## config.mk

```make
export PLATFORM = sky130hd
export DESIGN_NAME = pif_periph_flags
export DESIGN_NICKNAME = d
export VERILOG_FILES = /design/src/pif_pkg.sv /design/src/pif_periph_flags.sv /design/src/pif_sync_edge.sv /design/src/pif_flag_reg.sv
export SDC_FILE = /design/constraint.sdc
export NUM_CORES = 1
export LEC_CHECK = 0
export ABC_AREA = 1
export BUFFER_PORTS_ARGS = -buffer_cell sky130_fd_sc_hd__clkbuf_2
export CAP_MARGIN = 20
export CORE_UTILIZATION = 50
export DETAILED_ROUTE_END_ITERATION = 8
export GPL_ROUTABILITY_DRIVEN = 0
export PLACE_DENSITY_LB_ADDON = 0.08
export SYNTH_ARGS = -nofsm -noshare
export SYNTH_HDL_FRONTEND = slang
export SYNTH_SLANG_ARGS = --single-unit
```

## constraint.sdc

```tcl
create_clock -name core_clk -period 2.35 [get_ports core_clk]
set_input_delay 0.705 -clock core_clk [delete_from_list [all_inputs] [get_ports core_clk]]
set_output_delay 0.705 -clock core_clk [all_outputs]
set_load 0.005 [all_outputs]
```

## src/pif_pkg.sv

```systemverilog
// Register map, field layout and reset values of the peripheral flag block.
// Notes on behaviour
// - conversion done sets flag, software clears
// - serial1 receive flag read-only, cleared by buffer read
// - serial1 transmit flag read-only, cleared by buffer write
// - sync port1 completion sets flag, software clears
// - capture events set capcomp1/2 flags
// - compare match sets capcomp1/2, except in PWM mode
// - timer2 period match sets flag, software clears
// - timer1 rollover sets flag, software clears
// - oscillator failover sets flag, software clears
// - comparator output change sets its flag
// - nonvolatile write completion sets flag
// - sync port1 bus collision sets flag
// - low-voltage flag; direction bit selects crossing
// - timer3 rollover sets flag, software clears
// - port2 collision only as I2C master transmitting
// - serial2 receive/transmit flags follow buffer state
// - charge time unit event sets flag
// - timer1/3/5 gate events set separate flags
// - capcomp3-5 flags set except in PWM
// - timer6/4 match, timer5 overflow set flags
// - unimplemented bits always read zero
// - flags set regardless of any enable
package pif_pkg;

   localparam int ADDR_W = 4;
   localparam int DATA_W = 8;

   // Register offsets on the register port.
   localparam logic [ADDR_W-1:0] OFS_FLAGS1 = 4'h0;
   localparam logic [ADDR_W-1:0] OFS_FLAGS2 = 4'h1;
   localparam logic [ADDR_W-1:0] OFS_FLAGS3 = 4'h2;
   localparam logic [ADDR_W-1:0] OFS_FLAGS4 = 4'h3;
   localparam logic [ADDR_W-1:0] OFS_FLAGS5 = 4'h4;
   localparam logic [ADDR_W-1:0] OFS_ENABLE1 = 4'h5;
   localparam logic [ADDR_W-1:0] OFS_ENABLE2 = 4'h6;
   localparam logic [ADDR_W-1:0] OFS_ENABLE3 = 4'h7;
   localparam logic [ADDR_W-1:0] OFS_ENABLE4 = 4'h8;
   localparam logic [ADDR_W-1:0] OFS_ENABLE5 = 4'h9;
   localparam logic [ADDR_W-1:0] OFS_CONTROL = 4'hA;
   localparam logic [ADDR_W-1:0] OFS_LV_CONTROL = 4'hB;

   // Implemented bits, software-writable bits and reset values.
   localparam logic [DATA_W-1:0] IMPL_FLAGS1 = 8'h7F;
   localparam logic [DATA_W-1:0] IMPL_FULL = 8'hFF;
   localparam logic [DATA_W-1:0] IMPL_LOW3 = 8'h07;
   localparam logic [DATA_W-1:0] WR_FLAGS1 = 8'h4F;
   localparam logic [DATA_W-1:0] WR_FLAGS3 = 8'hCF;
   localparam logic [DATA_W-1:0] FLAGS_RESET = 8'h00;
   localparam logic [DATA_W-1:0] DATA_ZERO = 8'h00;

   // Flag register one.
   localparam int F1_CONV_DONE = 6;
   localparam int F1_SER1_RX = 5;
   localparam int F1_SER1_TX = 4;
   localparam int F1_SYNC1_DONE = 3;
   localparam int F1_CAPCOMP1 = 2;
   localparam int F1_TIMER2_MATCH = 1;
   localparam int F1_TIMER1_OVF = 0;
   // Flag register two.
   localparam int F2_OSC_FAIL = 7;
   localparam int F2_COMP1 = 6;
   localparam int F2_COMP2 = 5;
   localparam int F2_NV_WRITE = 4;
   localparam int F2_SYNC1_COLL = 3;
   localparam int F2_LOW_VOLT = 2;
   localparam int F2_TIMER3_OVF = 1;
   localparam int F2_CAPCOMP2 = 0;
   // Flag register three.
   localparam int F3_SYNC2_DONE = 7;
   localparam int F3_SYNC2_COLL = 6;
   localparam int F3_SER2_RX = 5;
   localparam int F3_SER2_TX = 4;
   localparam int F3_CHARGE_TIME = 3;
   localparam int F3_TIMER5_GATE = 2;
   localparam int F3_TIMER3_GATE = 1;
   localparam int F3_TIMER1_GATE = 0;
   // Flag register four.
   localparam int F4_CAPCOMP5 = 2;
   localparam int F4_CAPCOMP4 = 1;
   localparam int F4_CAPCOMP3 = 0;
   // Flag register five.
   localparam int F5_TIMER6_MATCH = 2;
   localparam int F5_TIMER5_OVF = 1;
   localparam int F5_TIMER4_MATCH = 0;
   // Control registers.
   localparam int CTL_PRIORITY_MODE = 0;
   localparam int CTL_GLOBAL_ENABLE = 1;
   localparam int LVC_DIRECTION = 0;

   // Indices into the capture/compare and timer gate vectors.
   localparam int CC1 = 0;
   localparam int CC2 = 1;
   localparam int CC3 = 2;
   localparam int CC4 = 3;
   localparam int CC5 = 4;
   localparam int GATE_T1 = 0;
   localparam int GATE_T3 = 1;
   localparam int GATE_T5 = 2;

endpackage

```

## src/pif_periph_flags.sv

```systemverilog
// Peripheral interrupt flag registers, their enables and the combined request.
`timescale 1ns/1ps
module pif_periph_flags
   import pif_pkg::*;
#(
   parameter int NUM_CAPCOMP = 5,
   parameter int NUM_GATES = 3
) (
   input wire logic core_clk,
   input wire logic rst,
   // Register port.
   input wire logic [ADDR_W-1:0] regAddr,
   input wire logic [DATA_W-1:0] regWrData,
   input wire logic regWrStb,
   input wire logic regRdStb,
   output logic [DATA_W-1:0] regRdData,
   // Event pulses from on-chip peripherals, same clock.
   input wire logic convDone,
   input wire logic serial1RxLoaded,
   input wire logic serial1RxBufRead,
   input wire logic serial1TxBufFreed,
   input wire logic serial1TxBufWrite,
   input wire logic syncPort1Done,
   input wire logic syncPort1Collision,
   input wire logic syncPort2Done,
   input wire logic syncPort2Collision,
   input wire logic syncPort2MasterTx,
   input wire logic serial2RxLoaded,
   input wire logic serial2RxBufRead,
   input wire logic serial2TxBufFreed,
   input wire logic serial2TxBufWrite,
   input wire logic [NUM_CAPCOMP-1:0] capcompEvent,
   input wire logic [NUM_CAPCOMP-1:0] capcompPwmMode,
   input wire logic timer1Overflow,
   input wire logic timer2Match,
   input wire logic timer3Overflow,
   input wire logic timer4Match,
   input wire logic timer5Overflow,
   input wire logic timer6Match,
   input wire logic [NUM_GATES-1:0] timerGateEvent,
   input wire logic oscFailSwitched,
   input wire logic nvWriteDone,
   input wire logic chargeTimeEvent,
   // Analog levels from outside the clock domain.
   input wire logic comparator1Out,
   input wire logic comparator2Out,
   input wire logic voltageAboveTrip,
   // Request and control outputs.
   output logic periphIrqReq,
   output logic periphIrqGated,
   output logic priorityModeEnable,
   output logic peripheralGlobalEnable
);
   localparam int NUM_FLAG_REGS = 5;
   if (NUM_CAPCOMP != 5 || NUM_GATES != 3) begin : gBadParams
      $error("pif_periph_flags: unsupported unit counts");
   end

   // True when a register access targets the given offset.
   function automatic logic hit(input logic [ADDR_W-1:0] addr,
                                input logic [ADDR_W-1:0] ofs);
      hit = (addr == ofs);
   endfunction

   // Capture or compare event that counts only outside PWM mode.
   function automatic logic ccEvent(input logic ev, input logic pwm);
      ccEvent = ev & ~pwm;
   endfunction

   // Edges of the synchronised analog levels.
   logic comp1Rise, comp1Fall;
   logic comp2Rise, comp2Fall;
   logic lvRise, lvFall;

   pif_sync_edge #(
      .RESET_LEVEL(1'b0)
   ) u_comp1 (
      .core_clk(core_clk),
      .rst(rst),
      .asyncIn(comparator1Out),
      .level(),
      .rise(comp1Rise),
      .fall(comp1Fall)
   );
   pif_sync_edge #(
      .RESET_LEVEL(1'b0)
   ) u_comp2 (
      .core_clk(core_clk),
      .rst(rst),
      .asyncIn(comparator2Out),
      .level(),
      .rise(comp2Rise),
      .fall(comp2Fall)
   );

   // Resetting to high keeps a supply already above trip from raising a
   // spurious rising event right after reset.
   pif_sync_edge #(
      .RESET_LEVEL(1'b1)
   ) u_lowvolt (
      .core_clk(core_clk),
      .rst(rst),
      .asyncIn(voltageAboveTrip),
      .level(),
      .rise(lvRise),
      .fall(lvFall)
   );

   // Control registers: priority mode, global enable, direction.
   logic [DATA_W-1:0] control_q, control_d;
   logic [DATA_W-1:0] lvControl_q, lvControl_d;
   logic [DATA_W-1:0] enable_q [NUM_FLAG_REGS];
   logic [DATA_W-1:0] enable_d [NUM_FLAG_REGS];
   logic [DATA_W-1:0] enableMask [NUM_FLAG_REGS];
   logic [ADDR_W-1:0] enableOfs [NUM_FLAG_REGS];
   logic voltageDirectionSelect;
   assign enableMask[0] = IMPL_FLAGS1;
   assign enableMask[1] = IMPL_FULL;
   assign enableMask[2] = IMPL_FULL;
   assign enableMask[3] = IMPL_LOW3;
   assign enableMask[4] = IMPL_LOW3;
   assign enableOfs[0] = OFS_ENABLE1;
   assign enableOfs[1] = OFS_ENABLE2;
   assign enableOfs[2] = OFS_ENABLE3;
   assign enableOfs[3] = OFS_ENABLE4;
   assign enableOfs[4] = OFS_ENABLE5;
   always_comb begin
      control_d = control_q;
      lvControl_d = lvControl_q;
      for (int i = 0; i < NUM_FLAG_REGS; i++) begin
         enable_d[i] = enable_q[i];
      end
      if (regWrStb) begin
         if (hit(regAddr, OFS_CONTROL)) begin
            control_d = DATA_ZERO;
            control_d[CTL_PRIORITY_MODE] = regWrData[CTL_PRIORITY_MODE];
            control_d[CTL_GLOBAL_ENABLE] = regWrData[CTL_GLOBAL_ENABLE];
         end
         if (hit(regAddr, OFS_LV_CONTROL)) begin
            lvControl_d = DATA_ZERO;
            lvControl_d[LVC_DIRECTION] = regWrData[LVC_DIRECTION];
         end
         for (int i = 0; i < NUM_FLAG_REGS; i++) begin
            if (hit(regAddr, enableOfs[i])) begin
               enable_d[i] = regWrData & enableMask[i];
            end
         end
      end
   end

   always_ff @(posedge core_clk) begin
      if (rst) begin
         control_q <= DATA_ZERO;
         lvControl_q <= DATA_ZERO;
         for (int i = 0; i < NUM_FLAG_REGS; i++) begin
            enable_q[i] <= DATA_ZERO;
         end
      end else begin
         control_q <= control_d;
         lvControl_q <= lvControl_d;
         for (int i = 0; i < NUM_FLAG_REGS; i++) begin
            enable_q[i] <= enable_d[i];
         end
      end
   end

   assign priorityModeEnable = control_q[CTL_PRIORITY_MODE];
   assign peripheralGlobalEnable = control_q[CTL_GLOBAL_ENABLE];
   assign voltageDirectionSelect = lvControl_q[LVC_DIRECTION];

   // Set and clear events. No enable bit takes part here, so software
   // can poll any flag with its interrupt disabled.
   logic [DATA_W-1:0] set1, set2, set3, set4, set5;
   logic [DATA_W-1:0] clr1, clr3;
   logic lvEvent;

   // Direction high flags a rise through the trip point, low a fall.
   assign lvEvent = voltageDirectionSelect ? lvRise : lvFall;

   always_comb begin
      set1 = DATA_ZERO;
      clr1 = DATA_ZERO;
      set1[F1_CONV_DONE] = convDone;
      set1[F1_SER1_RX] = serial1RxLoaded;
      clr1[F1_SER1_RX] = serial1RxBufRead;
      set1[F1_SER1_TX] = serial1TxBufFreed;
      clr1[F1_SER1_TX] = serial1TxBufWrite;
      set1[F1_SYNC1_DONE] = syncPort1Done;
      set1[F1_CAPCOMP1] = ccEvent(capcompEvent[CC1], capcompPwmMode[CC1]);
      set1[F1_TIMER2_MATCH] = timer2Match;
      set1[F1_TIMER1_OVF] = timer1Overflow;
   end

   always_comb begin
      set2 = DATA_ZERO;
      set2[F2_OSC_FAIL] = oscFailSwitched;
      set2[F2_COMP1] = comp1Rise | comp1Fall;
      set2[F2_COMP2] = comp2Rise | comp2Fall;
      set2[F2_NV_WRITE] = nvWriteDone;
      set2[F2_SYNC1_COLL] = syncPort1Collision;
      set2[F2_LOW_VOLT] = lvEvent;
      set2[F2_TIMER3_OVF] = timer3Overflow;
      set2[F2_CAPCOMP2] = ccEvent(capcompEvent[CC2], capcompPwmMode[CC2]);
   end

   always_comb begin
      set3 = DATA_ZERO;
      clr3 = DATA_ZERO;
      set3[F3_SYNC2_DONE] = syncPort2Done;
      set3[F3_SYNC2_COLL] = syncPort2Collision & syncPort2MasterTx;
      set3[F3_SER2_RX] = serial2RxLoaded;
      clr3[F3_SER2_RX] = serial2RxBufRead;
      set3[F3_SER2_TX] = serial2TxBufFreed;
      clr3[F3_SER2_TX] = serial2TxBufWrite;
      set3[F3_CHARGE_TIME] = chargeTimeEvent;
      set3[F3_TIMER5_GATE] = timerGateEvent[GATE_T5];
      set3[F3_TIMER3_GATE] = timerGateEvent[GATE_T3];
      set3[F3_TIMER1_GATE] = timerGateEvent[GATE_T1];
   end

   always_comb begin
      set4 = DATA_ZERO;
      set5 = DATA_ZERO;
      set4[F4_CAPCOMP5] = ccEvent(capcompEvent[CC5], capcompPwmMode[CC5]);
      set4[F4_CAPCOMP4] = ccEvent(capcompEvent[CC4], capcompPwmMode[CC4]);
      set4[F4_CAPCOMP3] = ccEvent(capcompEvent[CC3], capcompPwmMode[CC3]);
      set5[F5_TIMER6_MATCH] = timer6Match;
      set5[F5_TIMER5_OVF] = timer5Overflow;
      set5[F5_TIMER4_MATCH] = timer4Match;
   end

   // Flag registers. A set in the cycle of a clearing write wins.
   logic [DATA_W-1:0] flags [NUM_FLAG_REGS];

   pif_flag_reg #(
      .WIDTH(DATA_W),
      .IMPL_MASK(IMPL_FLAGS1),
      .WR_MASK(WR_FLAGS1),
      .RESET_VAL(FLAGS_RESET)
   ) u_flags1 (
      .core_clk(core_clk),
      .rst(rst),
      .wrEn(regWrStb & hit(regAddr, OFS_FLAGS1)),
      .wrData(regWrData),
      .setEv(set1),
      .clrEv(clr1),
      .flags(flags[0])
   );
   pif_flag_reg #(
      .WIDTH(DATA_W),
      .IMPL_MASK(IMPL_FULL),
      .WR_MASK(IMPL_FULL),
      .RESET_VAL(FLAGS_RESET)
   ) u_flags2 (
      .core_clk(core_clk),
      .rst(rst),
      .wrEn(regWrStb & hit(regAddr, OFS_FLAGS2)),
      .wrData(regWrData),
      .setEv(set2),
      .clrEv(DATA_ZERO),
      .flags(flags[1])
   );

   // The serial buffer bits follow the buffers, so software writes skip them.
   pif_flag_reg #(
      .WIDTH(DATA_W),
      .IMPL_MASK(IMPL_FULL),
      .WR_MASK(WR_FLAGS3),
      .RESET_VAL(FLAGS_RESET)
   ) u_flags3 (
      .core_clk(core_clk),
      .rst(rst),
      .wrEn(regWrStb & hit(regAddr, OFS_FLAGS3)),
      .wrData(regWrData),
      .setEv(set3),
      .clrEv(clr3),
      .flags(flags[2])
   );
   pif_flag_reg #(
      .WIDTH(DATA_W),
      .IMPL_MASK(IMPL_LOW3),
      .WR_MASK(IMPL_LOW3),
      .RESET_VAL(FLAGS_RESET)
   ) u_flags4 (
      .core_clk(core_clk),
      .rst(rst),
      .wrEn(regWrStb & hit(regAddr, OFS_FLAGS4)),
      .wrData(regWrData),
      .setEv(set4),
      .clrEv(DATA_ZERO),
      .flags(flags[3])
   );
   pif_flag_reg #(
      .WIDTH(DATA_W),
      .IMPL_MASK(IMPL_LOW3),
      .WR_MASK(IMPL_LOW3),
      .RESET_VAL(FLAGS_RESET)
   ) u_flags5 (
      .core_clk(core_clk),
      .rst(rst),
      .wrEn(regWrStb & hit(regAddr, OFS_FLAGS5)),
      .wrData(regWrData),
      .setEv(set5),
      .clrEv(DATA_ZERO),
      .flags(flags[4])
   );

   // Request. The gated form needs the global enable in both priority
   // modes, since one bit serves as peripheral and low-priority enable.
   logic irqReq_q, irqReq_d;
   logic irqGated_q, irqGated_d;

   always_comb begin
      irqReq_d = 1'b0;
      for (int i = 0; i < NUM_FLAG_REGS; i++) begin
         irqReq_d = irqReq_d | (|(flags[i] & enable_q[i]));
      end
      irqGated_d = irqReq_d & peripheralGlobalEnable;
   end

   always_ff @(posedge core_clk) begin
      if (rst) begin
         irqReq_q <= 1'b0;
         irqGated_q <= 1'b0;
      end else begin
         irqReq_q <= irqReq_d;
         irqGated_q <= irqGated_d;
      end
   end

   assign periphIrqReq = irqReq_q;
   assign periphIrqGated = irqGated_q;

   // Read port: data stand only in the cycle after the strobe.
   logic [DATA_W-1:0] rdData_q, rdData_d;

   always_comb begin
      rdData_d = DATA_ZERO;
      if (regRdStb) begin
         case (regAddr)
            OFS_FLAGS1: rdData_d = flags[0];
            OFS_FLAGS2: rdData_d = flags[1];
            OFS_FLAGS3: rdData_d = flags[2];
            OFS_FLAGS4: rdData_d = flags[3];
            OFS_FLAGS5: rdData_d = flags[4];
            OFS_ENABLE1: rdData_d = enable_q[0];
            OFS_ENABLE2: rdData_d = enable_q[1];
            OFS_ENABLE3: rdData_d = enable_q[2];
            OFS_ENABLE4: rdData_d = enable_q[3];
            OFS_ENABLE5: rdData_d = enable_q[4];
            OFS_CONTROL: rdData_d = control_q;
            OFS_LV_CONTROL: rdData_d = lvControl_q;
            default: rdData_d = DATA_ZERO;
         endcase
      end
   end

   always_ff @(posedge core_clk) begin
      if (rst) begin
         rdData_q <= DATA_ZERO;
      end else begin
         rdData_q <= rdData_d;
      end
   end

   assign regRdData = rdData_q;
endmodule // pif_periph_flags

```

## src/pif_sync_edge.sv

```systemverilog
// Two-stage synchroniser with rise and fall detection.
`timescale 1ns/1ps
module pif_sync_edge
   import pif_pkg::*;
#(
   parameter logic RESET_LEVEL = 1'b0
) (
   input wire logic core_clk,
   input wire logic rst,
   input wire logic asyncIn,
   output logic level,
   output logic rise,
   output logic fall
);
   logic meta_q, meta_d;
   logic sync_q, sync_d;
   logic last_q, last_d;

   // Only sync_q reads meta_q; the edge logic looks at sync_q and last_q.
   always_comb begin
      meta_d = asyncIn;
      sync_d = meta_q;
      last_d = sync_q;
   end

   always_ff @(posedge core_clk) begin
      if (rst) begin
         meta_q <= RESET_LEVEL;
         sync_q <= RESET_LEVEL;
         last_q <= RESET_LEVEL;
      end else begin
         meta_q <= meta_d;
         sync_q <= sync_d;
         last_q <= last_d;
      end
   end

   assign level = sync_q;
   assign rise = sync_q & ~last_q;
   assign fall = ~sync_q & last_q;
endmodule // pif_sync_edge

```

## src/pif_flag_reg.sv

```systemverilog
// Sticky flag register with software write, hardware set and hardware clear.
`timescale 1ns/1ps
module pif_flag_reg
   import pif_pkg::*;
#(
   parameter int WIDTH = DATA_W,
   parameter logic [WIDTH-1:0] IMPL_MASK = '1,
   parameter logic [WIDTH-1:0] WR_MASK = '1,
   parameter logic [WIDTH-1:0] RESET_VAL = '0
) (
   input wire logic core_clk,
   input wire logic rst,
   input wire logic wrEn,
   input wire logic [WIDTH-1:0] wrData,
   input wire logic [WIDTH-1:0] setEv,
   input wire logic [WIDTH-1:0] clrEv,
   output logic [WIDTH-1:0] flags
);
   logic [WIDTH-1:0] flags_q, flags_d;

   if (WIDTH < 1 || WIDTH > DATA_W) begin : gBadWidth
      $error("pif_flag_reg: WIDTH out of range");
   end

   always_comb begin
      flags_d = flags_q;
      if (wrEn) begin
         flags_d = (flags_q & ~WR_MASK) | (wrData & WR_MASK);
      end
      flags_d = flags_d & ~clrEv;
      flags_d = (flags_d | setEv) & IMPL_MASK;
   end

   always_ff @(posedge core_clk) begin
      if (rst) begin
         flags_q <= RESET_VAL & IMPL_MASK;
      end else begin
         flags_q <= flags_d;
      end
   end

   assign flags = flags_q;
endmodule // pif_flag_reg

```

==> results of run 1 <==
[power breakdown]
group	internal (mW)	leakage (nW)	total [mW]	switching (mW)
clock network	0.621	0.108	1.13	0.511
logic	0.107	1.45	0.284	0.178
registers	1.41	0.655	1.45	0.0447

What you should do: The answer must consist of every line from the records above that holds "cycle".

Your response:
   // Flag registers. A set in the cycle of a clearing write wins.
   // Read port: data stand only in the cycle after the strobe.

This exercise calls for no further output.